A team of Finnish researchers has identified a signature of SNPs associated with genetic predisposition to prostate cancer that could be used to determine which men with benign prostate hyperplasia are at risk of later developing malignant disease.
In a recent study, which the group presented in a poster at the annual European Association of Urology congress in Milan last month, the team identified 10 markers with a statistically significant association to risk of developing prostate cancer for men who currently have BPH.
Leena Saaristo, one of the study authors, told PGx Reporter in an email that the team hopes the results could eventually lead to a test for heightened cancer risk in men who have been diagnosed with BPH. Such a test could help physicians make decisions about targeted screening and more aggressive treatment.
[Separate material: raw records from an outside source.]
**config.mk**
```make
export PLATFORM = sky130hd
export DESIGN_NAME = stream_rr_arbiter
export DESIGN_NICKNAME = d
export VERILOG_FILES = /design/src/rtl/stream_rr_arbiter.sv
export SDC_FILE = /design/constraint.sdc
export NUM_CORES = 1
export LEC_CHECK = 0
export ABC_CLOCK_PERIOD_IN_PS = 3400
export CAP_MARGIN = 40
export CORE_MARGIN = 5
export CORE_UTILIZATION = 38
export DETAILED_ROUTE_END_ITERATION = 10
export PLACE_DENSITY = 0.89
export SLEW_MARGIN = 20
export SYNTH_ARGS = -nofsm -noshare
export SYNTH_HDL_FRONTEND = slang
export SYNTH_SLANG_ARGS = --single-unit
```
**constraint.sdc**
```tcl
create_clock -name clk -period 3.4 [get_ports clk]
set_input_delay 0.85 -clock clk [delete_from_list [all_inputs] [get_ports clk]]
set_output_delay 0.85 -clock clk [all_outputs]
set_load 0.02 [all_outputs]
```
**src/rtl/stream_rr_arbiter.sv**
```systemverilog
// Round-robin packet arbiter: N_REQ ready/valid streams into one registered
// output stage, grant held for a whole packet, beats tagged with source index.
module stream_rr_arbiter #(
  parameter int N_REQ = 4,
  parameter int DATA_W = 32,
  localparam int SRC_W = (N_REQ > 1) ? $clog2(N_REQ) : 1
) (
  input  logic                    clk,
  input  logic                    rst,
  input  logic [N_REQ-1:0]        in_valid,
  output logic [N_REQ-1:0]        in_ready,
  input  logic [N_REQ*DATA_W-1:0] in_data,
  input  logic [N_REQ-1:0]        in_last,
  output logic                    out_valid,
  input  logic                    out_ready,
  output logic [DATA_W-1:0]       out_data,
  output logic                    out_last,
  output logic [SRC_W-1:0]        out_src
);

  logic [SRC_W-1:0]  rr_ptr;
  logic              lock;
  logic [SRC_W-1:0]  lock_id;

  logic [SRC_W-1:0]  grant;
  logic              has_grant;
  logic [SRC_W:0]    idx;
  logic              load_en;
  logic              go;
  logic              accept;
  logic [DATA_W-1:0] beat_data;
  logic              beat_last;
  logic [SRC_W-1:0]  next_ptr;

  // Search starts at rr_ptr and wraps; idx is one bit wider so the wrap
  // subtract works for any N_REQ, not only powers of two.
  always_comb begin
    grant = '0;
    has_grant = 1'b0;
    idx = '0;
    if (lock) begin
      grant = lock_id;
      has_grant = 1'b1;
    end else begin
      for (int k = 0; k < N_REQ; k++) begin
        idx = {1'b0, rr_ptr} + (SRC_W+1)'(k);
        if (idx >= (SRC_W+1)'(N_REQ))
          idx = idx - (SRC_W+1)'(N_REQ);
        if (!has_grant && in_valid[idx[SRC_W-1:0]]) begin
          has_grant = 1'b1;
          grant = idx[SRC_W-1:0];
        end
      end
    end
  end

  assign load_en = !out_valid || out_ready;
  assign go = has_grant && load_en && !rst;
  assign in_ready = go ? (N_REQ'(1) << grant) : '0;
  assign accept = go && in_valid[grant];
  assign beat_data = in_data[int'(grant)*DATA_W +: DATA_W];
  assign beat_last = in_last[grant];
  assign next_ptr = (grant == SRC_W'(N_REQ-1)) ? '0 : grant + 1'b1;

  always_ff @(posedge clk) begin
    if (rst) begin
      out_valid <= 1'b0;
      out_data <= '0;
      out_last <= 1'b0;
      out_src <= '0;
      rr_ptr <= '0;
      lock <= 1'b0;
      lock_id <= '0;
    end else if (accept) begin
      out_valid <= 1'b1;
      out_data <= beat_data;
      out_last <= beat_last;
      out_src <= grant;
      if (beat_last) begin
        lock <= 1'b0;
        rr_ptr <= next_ptr;
      end else begin
        lock <= 1'b1;
        lock_id <= grant;
      end
    end else if (out_ready) begin
      out_valid <= 1'b0;
    end
  end

endmodule

```
==> summary.md <==
| Metric | Value |
|---|---|
| Status | `finished, final reports clean` |
| Initial antenna violation count | `0` |
| Setup_tns | `0 ps` |
| Count of flip-flops with a built-in enable after synthesis | `0` |
| R2R depth | `18` |
| Crit-path max FO | `3` |
| Area delta synth->final | `76.68%` |
| Final wirelength | `roughly 11000 um` |
| Row count | `32` |
| Multi-input combinational cell area | `0.001979 mm2` |
| Synth Instances | `382` |
| Max IR drop VDD | `between 0.0006 and 0.0007 V` |
| Flop-to-flop setup slack | `slightly below 500 ps` |
| GP Congestion | `between 0.9 and 1` |
| Final min period | `3330 ps` |
| # DRC | `0` |
| Syn Std Cell Area | `between 0.002 and 0.003 mm2` |
| Detail Route Antenna Nets | `0` |
| Predominant post-synthesis flop cell | `dfxtp_1` |
| Port bufs | `178` |
| Max-cap viol count | `0` |
| Measured slew at the worst slew-check pin | `504.0 ps` |
| Die area | `0.009612 mm2` |
| Pwr dens | `803.9 mW/mm2` |
| Mux contribution to synthesized area | `1.105%` |
| CTS root buffer | `clkbuf_8` |
| Sequential area share after synthesis | `27.87%` |
| GR Overflow Total | `0` |
| Slew HR | `66.40%` |
| WS Path Type | `in2reg` |
| Nets | `717` |
| # fillers | `627` |
| Count of cell types in the netlist | `between 40 and 50` |
| Synth warnings | `0` |
| Antenna Cells | `0` |
| Max clock buf depth | `2` |
| Critical path required time | `between 3000 and 4000 ps` |
| FF/Latch Area | `820.8 um2` |
| Worst clock skew | `7.135 ps` |
| Final Max Tran Viols | `0` |
| CTS clock-pin slew for the worst setup and hold paths | `~80 ps` |
| Ports | `approximately 180` |
| Period utilization | `a little over nine tenths` |
| Core Area | `0.007647 mm2` |
| DR pass1 iterations | `4` |
| Starting Density | `38.51%` |
| Setup crit end | `lock_id[1]$_SDFFE_PP0P_` |
| Commonest non-fill, non-tap cell in the layout | `clkdlybuf4s50_1` |
| Unrepaired setup endpoints after global routing | `no` |
| Mapped Nets | `525` |
| Share of layout cells above drive strength 1 | `16.87%` |
| GRT Overall Usage | `23.42%` |
| First-pass GRT wire length | `18600 um` |
| Avg WL per Cell | `16.99 um` |
| Final setup vio count | `0` |
| FF-to-FF Start | `rr_ptr[0]$_SDFFE_PP0P_` |
| Total CTS buffers | `5` |
| Htree depth | `2` |
| Async S/R FF share, synth | `0%` |
| Leakage | `1.919 nW` |
| Vias in the first global route | `about 3800` |
| Syn_area_per_cell | `7.710 um2` |
| Post-Synth XOR/XNOR Area | `0%` |
| Max Clock Freq | `300.3 MHz` |
| Worst reg2reg endpoint | `lock_id[1]$_SDFFE_PP0P_` |
| Hold_buf cts | `0` |
| Clk_lat worst skew | `280 ps` |
| CP Capture Type | `flop` |
| Most frequent cells in the layout | `clkdlybuf4s50_1, nand2_1, dfxtp_1` |
| Clock sinks | `41` |
| Main combinational cell family by area after synthesis | `compound AO/OA/AOI/OAI gates` |
| Dpl hpwl | `8381 um` |
| Final hold vios | `0` |
| Initial drt markers | `110` |
| Die Width | `slightly below 100 um` |
| Arrival time worst endpoint | `around 3600 ps` |
| HP Class | `reg2reg` |
| Largest net degree at the start of global routing | `46` |
| Routed vias | `3705` |
| Compound-cell area share of the yosys netlist | `between 40% and 50%` |
| Post-Synth Adder-Cell Area | `under 10%` |
| Post-synthesis register bit count | `41` |
| CP Launch Type | `input pin` |
| Critical Path Source | `in_valid[0]` |
| Via/cell ratio | `5.473` |
| Pwr Total | `4.183 mW` |
| Simple logic cell fraction of the synthesized area | `between 20% and 30%` |
| CTS tree | `yes` |
| Die Y | `roughly 100 um` |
"The BPH patients carrying these high risk alleles are at increased risk of developing prostate cancer [and] for some of the SNPs, the risk ratio in BPH patients was even higher than in [the] general population," she wrote. "These BPH patients with risk alleles could be [a] potential population for targeted prostate cancer screening and follow-up."
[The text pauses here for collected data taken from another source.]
$ cat src/rtl/lcb_distributor.sv
// Round-robin arbiter giving two LCB word-combiner channels turns on the shared
// frame-buffer write / read-modify-write port, with a hold watchdog and misuse flags.
//
// state | meaning
// IDLE  | no owner; comm* driven to 0, arbitration on busy_1 / busy_2
// OWN1  | channel 1 owns the port; comm* pass channel 1 through
// OWN2  | channel 2 owns the port; comm* pass channel 2 through
module lcb_distributor #(
  parameter int AW       = 10,
  parameter int DW       = 12,
  parameter int MAX_HOLD = 4095
) (
  input  logic          clk,
  input  logic          reset,
  input  logic          busy_1,
  input  logic          busy_2,
  output logic          gnt_1,
  output logic          gnt_2,
  input  logic [DW-1:0] wrdOut_1,
  input  logic [AW-1:0] wrdAddr_1,
  input  logic          wren_1,
  input  logic [AW-1:0] oldWrdAddr_1,
  input  logic          oldRdEn_1,
  output logic [DW-1:0] oldWrd_1,
  input  logic [DW-1:0] wrdOut_2,
  input  logic [AW-1:0] wrdAddr_2,
  input  logic          wren_2,
  input  logic [AW-1:0] oldWrdAddr_2,
  input  logic          oldRdEn_2,
  output logic [DW-1:0] oldWrd_2,
  output logic [DW-1:0] commWrdOut,
  output logic [AW-1:0] commWrdAddr,
  output logic          commWren,
  output logic [AW-1:0] commOldWrdAddr,
  output logic          commOldRdEn,
  input  logic [DW-1:0] commOldWrd,
  output logic          timeout_1,
  output logic          timeout_2,
  output logic          viol_1,
  output logic          viol_2
);

  localparam int CW = $clog2(MAX_HOLD + 1);
  localparam logic [CW:0] HOLD_MAX = (CW+1)'(MAX_HOLD);

  localparam logic [1:0] S_IDLE = 2'd0;
  localparam logic [1:0] S_OWN1 = 2'd1;
  localparam logic [1:0] S_OWN2 = 2'd2;

  logic [1:0]    state, state_nxt;
  logic          last_2, last_2_nxt;
  logic [CW-1:0] hold_cnt, hold_cnt_nxt;
  logic [CW:0]   hold_inc;
  logic          lockout_1, lockout_1_nxt;
  logic          lockout_2, lockout_2_nxt;
  logic          timeout_1_nxt, timeout_2_nxt;
  logic          elig_1, elig_2;

  assign elig_1   = busy_1 & ~lockout_1;
  assign elig_2   = busy_2 & ~lockout_2;
  assign hold_inc = {1'b0, hold_cnt} + {{CW{1'b0}}, 1'b1};

  always_comb begin
    state_nxt     = state;
    last_2_nxt    = last_2;
    hold_cnt_nxt  = hold_cnt;
    lockout_1_nxt = lockout_1 & busy_1;
    lockout_2_nxt = lockout_2 & busy_2;
    timeout_1_nxt = 1'b0;
    timeout_2_nxt = 1'b0;
    case (state)
      S_IDLE: begin
        hold_cnt_nxt = '0;
        if (elig_1 && elig_2) state_nxt = last_2 ? S_OWN1 : S_OWN2;
        else if (elig_1)      state_nxt = S_OWN1;
        else if (elig_2)      state_nxt = S_OWN2;
      end
      S_OWN1: begin
        if (!busy_1) begin
          state_nxt  = S_IDLE;
          last_2_nxt = 1'b0;
        end else if (hold_inc == HOLD_MAX) begin
          state_nxt     = S_IDLE;
          last_2_nxt    = 1'b0;
          lockout_1_nxt = 1'b1;
          timeout_1_nxt = 1'b1;
        end else begin
          hold_cnt_nxt = hold_inc[CW-1:0];
        end
      end
      S_OWN2: begin
        if (!busy_2) begin
          state_nxt  = S_IDLE;
          last_2_nxt = 1'b1;
        end else if (hold_inc == HOLD_MAX) begin
          state_nxt     = S_IDLE;
          last_2_nxt    = 1'b1;
          lockout_2_nxt = 1'b1;
          timeout_2_nxt = 1'b1;
        end else begin
          hold_cnt_nxt = hold_inc[CW-1:0];
        end
      end
      default: state_nxt = S_IDLE;
    endcase
  end

  // last_2 = 1 means channel 2 was served last, so channel 1 wins the first tie
  always_ff @(posedge clk or posedge reset) begin
    if (reset) begin
      state     <= S_IDLE;
      last_2    <= 1'b1;
      hold_cnt  <= '0;
      lockout_1 <= 1'b0;
      lockout_2 <= 1'b0;
      timeout_1 <= 1'b0;
      timeout_2 <= 1'b0;
      viol_1    <= 1'b0;
      viol_2    <= 1'b0;
    end else begin
      state     <= state_nxt;
      last_2    <= last_2_nxt;
      hold_cnt  <= hold_cnt_nxt;
      lockout_1 <= lockout_1_nxt;
      lockout_2 <= lockout_2_nxt;
      timeout_1 <= timeout_1_nxt;
      timeout_2 <= timeout_2_nxt;
      viol_1    <= (wren_1 | oldRdEn_1) & ~gnt_1;
      viol_2    <= (wren_2 | oldRdEn_2) & ~gnt_2;
    end
  end

  assign gnt_1 = (state == S_OWN1);
  assign gnt_2 = (state == S_OWN2);

  always_comb begin
    commWrdOut     = '0;
    commWrdAddr    = '0;
    commWren       = 1'b0;
    commOldWrdAddr = '0;
    commOldRdEn    = 1'b0;
    if (gnt_1) begin
      commWrdOut     = wrdOut_1;
      commWrdAddr    = wrdAddr_1;
      commWren       = wren_1;
      commOldWrdAddr = oldWrdAddr_1;
      commOldRdEn    = oldRdEn_1;
    end else if (gnt_2) begin
      commWrdOut     = wrdOut_2;
      commWrdAddr    = wrdAddr_2;
      commWren       = wren_2;
      commOldWrdAddr = oldWrdAddr_2;
      commOldRdEn    = oldRdEn_2;
    end
  end

  // only the owner has a read outstanding, so read data is simply broadcast
  assign oldWrd_1 = commOldWrd;
  assign oldWrd_2 = commOldWrd;

endmodule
Saaristo noted that the researchers have to validate their findings before the gene signature can be used clinically. "If clinical use is valid we have connections via [the] Institute of Biotechnology [at the] University of Tampere to help with the development towards commercial solutions," she said.
In the study, Saaristo and her colleagues analyzed biopsy samples from 262 patients diagnosed with histologically confirmed BPH who didn’t develop cancer and 254 patients originally diagnosed with BPH who did later develop prostate cancer. The group genotyped the patient samples for 100 SNP markers that they and other groups had previously linked to prostate cancer predisposition using a massARRAY platform from Sequenom.
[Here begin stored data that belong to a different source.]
[src/rtl/load_store_unit_if.sv]
// Bundle of the request/response handshake and the data-memory bus of the load/store unit.
// master is the load/store unit's view; slave is the execute stage plus memory side.
interface load_store_unit_if #(
   parameter int DM_ADDRESS = 9,
   parameter int DATA_W     = 32
);
   logic                  req_valid;
   logic                  req_ready;
   logic                  req_write;
   logic [2:0]            req_funct3;
   logic [DM_ADDRESS-1:0] req_addr;
   logic [DATA_W-1:0]     req_wdata;

   logic                  resp_valid;
   logic [DATA_W-1:0]     resp_rdata;

   logic                  mem_read;
   logic                  mem_write;
   logic [DM_ADDRESS-1:0] mem_addr;
   logic [DATA_W-1:0]     mem_wdata;
   logic [3:0]            mem_be;
   logic [DATA_W-1:0]     mem_rdata;

   modport master (
      input  req_valid, req_write, req_funct3, req_addr, req_wdata, mem_rdata,
      output req_ready, resp_valid, resp_rdata,
             mem_read, mem_write, mem_addr, mem_wdata, mem_be
   );

   modport slave (
      output req_valid, req_write, req_funct3, req_addr, req_wdata, mem_rdata,
      input  req_ready, resp_valid, resp_rdata,
             mem_read, mem_write, mem_addr, mem_wdata, mem_be
   );
endinterface

[src/rtl/load_store_unit.sv]
// Load/store unit: turns one byte/half/word request into one or two word-aligned memory
// cycles, with lane shifting for stores and extraction plus sign/zero extension for loads.
module load_store_unit #(
   parameter int DM_ADDRESS = 9,
   parameter int DATA_W     = 32
) (
   input  logic              clk,
   input  logic              reset_n,
   load_store_unit_if.master bus
);

   typedef enum logic [2:0] {
      S_IDLE,
      S_ACC0,
      S_CAP0,
      S_ACC1,
      S_CAP1,
      S_DONE
   } state_t;

   state_t                r_state;
   state_t                w_next;

   logic                  r_write;
   logic                  r_unsigned;
   logic [1:0]            r_size;
   logic [DM_ADDRESS-1:0] r_addr;
   logic [DATA_W-1:0]     r_wdata;
   logic [DATA_W-1:0]     r_lo;
   logic [DATA_W-1:0]     r_rdata;

   logic                  w_accept;
   logic [3:0]            w_mask;
   logic [1:0]            w_off;
   logic [7:0]            w_lanes;
   logic                  w_split;
   logic [63:0]           w_wshift;
   logic [DM_ADDRESS-3:0] w_word0;
   logic [DM_ADDRESS-3:0] w_word1;

   function automatic logic [31:0] extract(input logic [63:0] pair, input logic [1:0] off,
                                           input logic [1:0] size, input logic uns);
      logic [31:0] s;
      logic [31:0] r;
      s = 32'(pair >> {off, 3'b000});
      case (size)
         2'b00:   r = {{24{s[7]  & ~uns}}, s[7:0]};
         2'b01:   r = {{16{s[15] & ~uns}}, s[15:0]};
         default: r = s;
      endcase
      return r;
   endfunction

   assign w_accept = bus.req_valid && (r_state == S_IDLE);
   assign w_off    = r_addr[1:0];

   always_comb begin
      case (r_size)
         2'b00:   w_mask = 4'b0001;
         2'b01:   w_mask = 4'b0011;
         default: w_mask = 4'b1111;
      endcase
   end

   // Lanes spilling into the upper nibble belong to the following word, which is the split test.
   assign w_lanes  = {4'b0000, w_mask} << w_off;
   assign w_split  = |w_lanes[7:4];
   assign w_wshift = {32'b0, r_wdata} << {w_off, 3'b000};
   assign w_word0  = r_addr[DM_ADDRESS-1:2];
   assign w_word1  = w_word0 + {{(DM_ADDRESS-3){1'b0}}, 1'b1};

   always_ff @(posedge clk or negedge reset_n) begin
      if (!reset_n) begin
         r_state    <= S_IDLE;
         r_write    <= 1'b0;
         r_unsigned <= 1'b0;
         r_size     <= 2'b00;
         r_addr     <= '0;
         r_wdata    <= '0;
         r_lo       <= '0;
         r_rdata    <= '0;
      end else begin
         r_state <= w_next;
         if (w_accept) begin
            r_write    <= bus.req_write;
            r_unsigned <= bus.req_funct3[2];
            r_size     <= bus.req_funct3[1:0];
            r_addr     <= bus.req_addr;
            r_wdata    <= bus.req_wdata;
         end
         // The result register is loaded on the edge into DONE so it is valid with resp_valid.
         if (r_state == S_CAP0) begin
            r_lo <= bus.mem_rdata;
            if (!w_split)
               r_rdata <= extract({32'b0, bus.mem_rdata}, w_off, r_size, r_unsigned);
         end
         if (r_state == S_CAP1)
            r_rdata <= extract({bus.mem_rdata, r_lo}, w_off, r_size, r_unsigned);
      end
   end

   always_comb begin
      w_next         = r_state;
      bus.req_ready  = 1'b0;
      bus.resp_valid = 1'b0;
      bus.mem_read   = 1'b0;
      bus.mem_write  = 1'b0;
      bus.mem_addr   = '0;
      bus.mem_wdata  = '0;
      bus.mem_be     = 4'b0000;
      case (r_state)
         S_IDLE: begin
            bus.req_ready = 1'b1;
            if (bus.req_valid)
               w_next = S_ACC0;
         end
         S_ACC0: begin
            bus.mem_addr = {w_word0, 2'b00};
            if (r_write) begin
               bus.mem_write = 1'b1;
               bus.mem_wdata = w_wshift[31:0];
               bus.mem_be    = w_lanes[3:0];
               w_next        = w_split ? S_ACC1 : S_DONE;
            end else begin
               bus.mem_read = 1'b1;
               w_next       = S_CAP0;
            end
         end
         S_CAP0: begin
            w_next = w_split ? S_ACC1 : S_DONE;
         end
         S_ACC1: begin
            bus.mem_addr = {w_word1, 2'b00};
            if (r_write) begin
               bus.mem_write = 1'b1;
               bus.mem_wdata = w_wshift[63:32];
               bus.mem_be    = w_lanes[7:4];
               w_next        = S_DONE;
            end else begin
               bus.mem_read = 1'b1;
               w_next       = S_CAP1;
            end
         end
         S_CAP1: begin
            w_next = S_DONE;
         end
         S_DONE: begin
            bus.resp_valid = 1'b1;
            w_next         = S_IDLE;
         end
         default: begin
            w_next = S_IDLE;
         end
      endcase
   end

   assign bus.resp_rdata = r_rdata;

endmodule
Overall, 10 of the 100 SNPS showed a statistically significant association with future cancer development. One in particular, RS138213197 in the gene HOXB13, was more strongly predictive. According to the authors, BPH patients carrying the mutation had a 4.6 times higher risk of eventually developing cancer than those who did not carry the SNP.
Interest in developing predictive tests and risk-assessment tools for prostate cancer has been spurred by the desire to replace or augment prostate-specific antigen screening, which is known to suffer from a lack of specificity, resulting in substantial overdiagnosis.
Benign prostatic hyperplasia and prostate cancer are both usually discovered after men show elevated levels of PSA. According to the study authors, although BPH often explains the increase of PSA in absence of cancer, some, but not all, patients with BPA and elevated PSA go on to develop prostate cancer in follow-up after initial benign histology.
Several commercial tests have already entered the market that aim to shore up the specificity of PSA screening. Others — like Myriad's Prolaris and Genomic Health's Oncotype DX Prostate — offer additional prognostic information that can be used to rate a tumor's severity and aggressiveness for patients who already have a prostate cancer diagnosis (see related story, this issue).
According to the Finnish team, its approach ─ focusing on BPH and established prostate cancer risk markers ─ is unique. If the researchers are able to replicate their findings, one or more of the SNPs they identified could serve as a tool to pick out which BPH patients require closer monitoring or possibly preventive treatments.
The group is now planning to follow up with another study in a different population of patients, "potentially with the help of our foreign collaborators," Saaristo said.